Rapid detection and identification of Stachybotrys and Chaetomium species using tissue PCR analysis.

作者信息

Lewińska Anna M, Peuhkuri Ruut H, Rode Carsten, Andersen Birgitte, Hoof Jakob B

机构信息

Department of Biotechnology and Biomedicine, Technical University of Denmark, Kgs. Lyngby, Denmark.

Danish Building Research Institute, Aalborg University, Copenhagen, SV, Denmark.

出版信息

J Microbiol Methods. 2016 Nov;130:115-122. doi: 10.1016/j.mimet.2016.09.005. Epub 2016 Sep 9.
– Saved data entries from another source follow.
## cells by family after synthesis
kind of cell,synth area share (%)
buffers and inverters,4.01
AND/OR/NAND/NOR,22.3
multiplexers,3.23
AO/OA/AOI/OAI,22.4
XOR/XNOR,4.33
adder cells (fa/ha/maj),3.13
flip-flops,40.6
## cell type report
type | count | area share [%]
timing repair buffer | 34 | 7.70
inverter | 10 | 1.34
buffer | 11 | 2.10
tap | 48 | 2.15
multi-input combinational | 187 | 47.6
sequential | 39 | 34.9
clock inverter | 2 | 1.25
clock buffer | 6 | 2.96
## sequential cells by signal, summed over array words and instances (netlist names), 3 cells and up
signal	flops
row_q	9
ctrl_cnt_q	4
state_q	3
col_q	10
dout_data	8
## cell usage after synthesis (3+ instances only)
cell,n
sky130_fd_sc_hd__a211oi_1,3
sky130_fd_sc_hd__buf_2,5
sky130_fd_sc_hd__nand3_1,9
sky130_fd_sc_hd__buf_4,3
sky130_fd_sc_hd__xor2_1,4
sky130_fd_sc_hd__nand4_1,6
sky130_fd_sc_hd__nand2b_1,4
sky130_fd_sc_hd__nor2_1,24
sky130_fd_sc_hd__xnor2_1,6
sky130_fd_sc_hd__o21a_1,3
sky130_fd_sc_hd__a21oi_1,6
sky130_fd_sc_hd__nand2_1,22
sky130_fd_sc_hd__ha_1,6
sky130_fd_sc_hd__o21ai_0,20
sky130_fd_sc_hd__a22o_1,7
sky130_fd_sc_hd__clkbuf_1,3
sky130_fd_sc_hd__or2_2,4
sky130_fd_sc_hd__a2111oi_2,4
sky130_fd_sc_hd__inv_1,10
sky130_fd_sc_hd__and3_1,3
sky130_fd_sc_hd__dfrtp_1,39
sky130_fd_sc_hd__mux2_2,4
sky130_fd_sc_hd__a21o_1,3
`src/rtl/fp_mul_sequencer.sv`:
```
// Sequences one FP multiply: captures a request, feeds A then B to the multiplier core,
// collects the product and presents it to the register-file writeback port with sticky flags.
module fp_mul_sequencer #(
  parameter int TIMEOUT_CYCLES = 64,
  parameter int CNT_W          = 7
) (
  input  logic        clk,
  input  logic        reset,
  input  logic        req_valid,
  output logic        req_ready,
  input  logic [31:0] req_a,
  input  logic [31:0] req_b,
  input  logic [4:0]  req_rd,
  output logic [31:0] mul_a,
  output logic        mul_a_stb,
  input  logic        mul_a_ack,
  output logic [31:0] mul_b,
  output logic        mul_b_stb,
  input  logic        mul_b_ack,
  input  logic [31:0] mul_z,
  input  logic        mul_z_stb,
  output logic        mul_z_ack,
  output logic        wb_valid,
  input  logic        wb_ready,
  output logic [4:0]  wb_rd,
  output logic [31:0] wb_data,
  output logic [4:0]  fflags,
  input  logic        fflags_clr,
  output logic        err_timeout
);

  localparam logic [2:0] S_IDLE   = 3'd0;
  localparam logic [2:0] S_SEND_A = 3'd1;
  localparam logic [2:0] S_SEND_B = 3'd2;
  localparam logic [2:0] S_WAIT_Z = 3'd3;
  localparam logic [2:0] S_WB     = 3'd4;
  localparam logic [2:0] S_HALT   = 3'd5;

  localparam logic [CNT_W-1:0] CNT_LAST = CNT_W'(TIMEOUT_CYCLES - 1);

  logic [2:0]       state;
  logic [CNT_W-1:0] cnt;
  logic [4:0]       rd_q;
  logic [4:0]       new_flags;
  logic             cap;

  function automatic logic is_nan(input logic [31:0] x);
    return (x[30:23] == 8'hFF) && (x[22:0] != 23'd0);
  endfunction

  // Handshake outputs are pure state decodes, so no input reaches an output combinationally.
  assign req_ready = (state == S_IDLE);
  assign mul_a_stb = (state == S_SEND_A);
  assign mul_b_stb = (state == S_SEND_B);
  assign mul_z_ack = (state == S_WAIT_Z);
  assign wb_valid  = (state == S_WB);

  assign cap = (state == S_WAIT_Z) && mul_z_stb;

  always_comb begin
    new_flags    = 5'd0;
    new_flags[4] = is_nan(mul_z) && !is_nan(mul_a) && !is_nan(mul_b);
    new_flags[2] = (mul_z[30:23] == 8'hFF) && (mul_z[22:0] == 23'd0) &&
                   (mul_a[30:23] != 8'hFF) && (mul_b[30:23] != 8'hFF);
    new_flags[1] = (mul_z[30:23] == 8'h00) && (mul_z[22:0] != 23'd0);
  end

  always_ff @(posedge clk) begin
    if (reset) begin
      state       <= S_IDLE;
      cnt         <= '0;
      rd_q        <= '0;
      mul_a       <= '0;
      mul_b       <= '0;
      wb_rd       <= '0;
      wb_data     <= '0;
      fflags      <= '0;
      err_timeout <= 1'b0;
    end else begin
      case (state)
        S_IDLE: if (req_valid) begin
          mul_a <= req_a;
          mul_b <= req_b;
          rd_q  <= req_rd;
          state <= S_SEND_A;
        end
        S_SEND_A: if (mul_a_ack) state <= S_SEND_B;
        S_SEND_B: if (mul_b_ack) begin
          cnt   <= '0;
          state <= S_WAIT_Z;
        end
        // A product arriving on the last watchdog cycle still wins.
        S_WAIT_Z: if (mul_z_stb) begin
          wb_data <= mul_z;
          wb_rd   <= rd_q;
          state   <= S_WB;
        end else if (cnt == CNT_LAST) begin
          err_timeout <= 1'b1;
          state       <= S_HALT;
        end else begin
          cnt <= cnt + 1'b1;
        end
        S_WB:    if (wb_ready) state <= S_IDLE;
        S_HALT:  state <= S_HALT;
        default: state <= S_IDLE;
      endcase

      if (cap)             fflags <= (fflags_clr ? 5'd0 : fflags) | new_flags;
      else if (fflags_clr) fflags <= 5'd0;
    end
  end

endmodule

```
==> config.mk <==
export PLATFORM = sky130hd
export DESIGN_NAME = cond_sel_pipe_flat
export DESIGN_NICKNAME = d
export VERILOG_FILES = /design/src/rtl/cond_sel_pkg.sv /design/src/rtl/cond_sel_if.sv /design/src/rtl/cond_sel_prio.sv /design/src/rtl/cond_sel_pipe.sv /design/src/flat_wrapper.sv
export SDC_FILE = /design/constraint.sdc
export NUM_CORES = 1
export LEC_CHECK = 0
export ABC_AREA = 1
export BUFFER_PORTS_ARGS = -buffer_cell sky130_fd_sc_hd__buf_2
export CAP_MARGIN = 20
export CORE_UTILIZATION = 35
export DETAILED_ROUTE_END_ITERATION = 7
export HOLD_SLACK_MARGIN = 0.1
export PLACE_DENSITY = 0.85
export SYNTH_ARGS = -nofsm -noshare
export SYNTH_HDL_FRONTEND = slang
export SYNTH_SLANG_ARGS = --single-unit
==> constraint.sdc <==
create_clock -name clk -period 1.2 [get_ports clk]
set_input_delay 0.06 -clock clk [delete_from_list [all_inputs] [get_ports clk]]
set_output_delay 0.06 -clock clk [all_outputs]
set_load 0.01 [all_outputs]
==> config.mk <==
export PLATFORM = sky130hd
export DESIGN_NAME = stopwatch_ctrl
export DESIGN_NICKNAME = d
export VERILOG_FILES = /design/src/rtl/stopwatch_pkg.sv /design/src/rtl/bcd_mod_counter.sv /design/src/rtl/stopwatch_ctrl.sv
export SDC_FILE = /design/constraint.sdc
export NUM_CORES = 1
export LEC_CHECK = 0
export CAP_MARGIN = 15
export CORE_AREA = 2 2 114 61
export DETAILED_ROUTE_END_ITERATION = 12
export DIE_AREA = 0 0 116 63
export GPL_ROUTABILITY_DRIVEN = 0
export PLACE_DENSITY = 0.67
export RECOVER_POWER = 25
export SLEW_MARGIN = 20
export SYNTH_ARGS = -nofsm -noshare
export SYNTH_HDL_FRONTEND = slang
export SYNTH_SLANG_ARGS = --single-unit
==> constraint.sdc <==
create_clock -name clk -period 2.32 [get_ports clk]
set_input_delay 0.348 -clock clk [delete_from_list [all_inputs] [get_ports clk]]
set_output_delay 0.348 -clock clk [all_outputs]
set_load 0.03 [all_outputs]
DOI:10.1016/j.mimet.2016.09.005
PMID:27619348
Abstract

Indoor fungi are a worldwide problem causing negative health effects for infected building's occupants and even deterioration of building structures. Different fungal species affect buildings and their inhabitants differently. Therefore, rapid and accurate identification of fungi to the species level is essential for health risk assessment and building remediation. This study focuses on molecular identification of two common indoor fungal genera: Stachybotrys and Chaetomium. This study proposes two new DNA barcode candidates for Stachybotrys and Chaetomium: the gene encoding mitogen activated protein kinase (hogA) and the intergenic region between histone 3 and histone 4 (h3-h4) as well as it introduces a rapid - 3.5h - protocol for direct Stachybotrys and Chaetomium species identification, which bypasses culture cultivation, DNA extraction and DNA sequencing.

摘要

室内真菌是一个全球性问题,会对受感染建筑物的居住者造成负面健康影响,甚至导致建筑结构恶化。不同的真菌物种对建筑物及其居住者的影响各不相同。因此,快速准确地将真菌鉴定到物种水平对于健康风险评估和建筑修复至关重要。本研究聚焦于两种常见室内真菌属的分子鉴定:葡萄穗霉属和毛壳菌属。本研究提出了两种用于葡萄穗霉属和毛壳菌属的新DNA条形码候选序列:编码丝裂原活化蛋白激酶的基因(hogA)和组蛋白3与组蛋白4之间的基因间隔区(h3 - h4),并引入了一种快速(3.5小时)方案用于直接鉴定葡萄穗霉属和毛壳菌属物种,该方案绕过了培养、DNA提取和DNA测序步骤。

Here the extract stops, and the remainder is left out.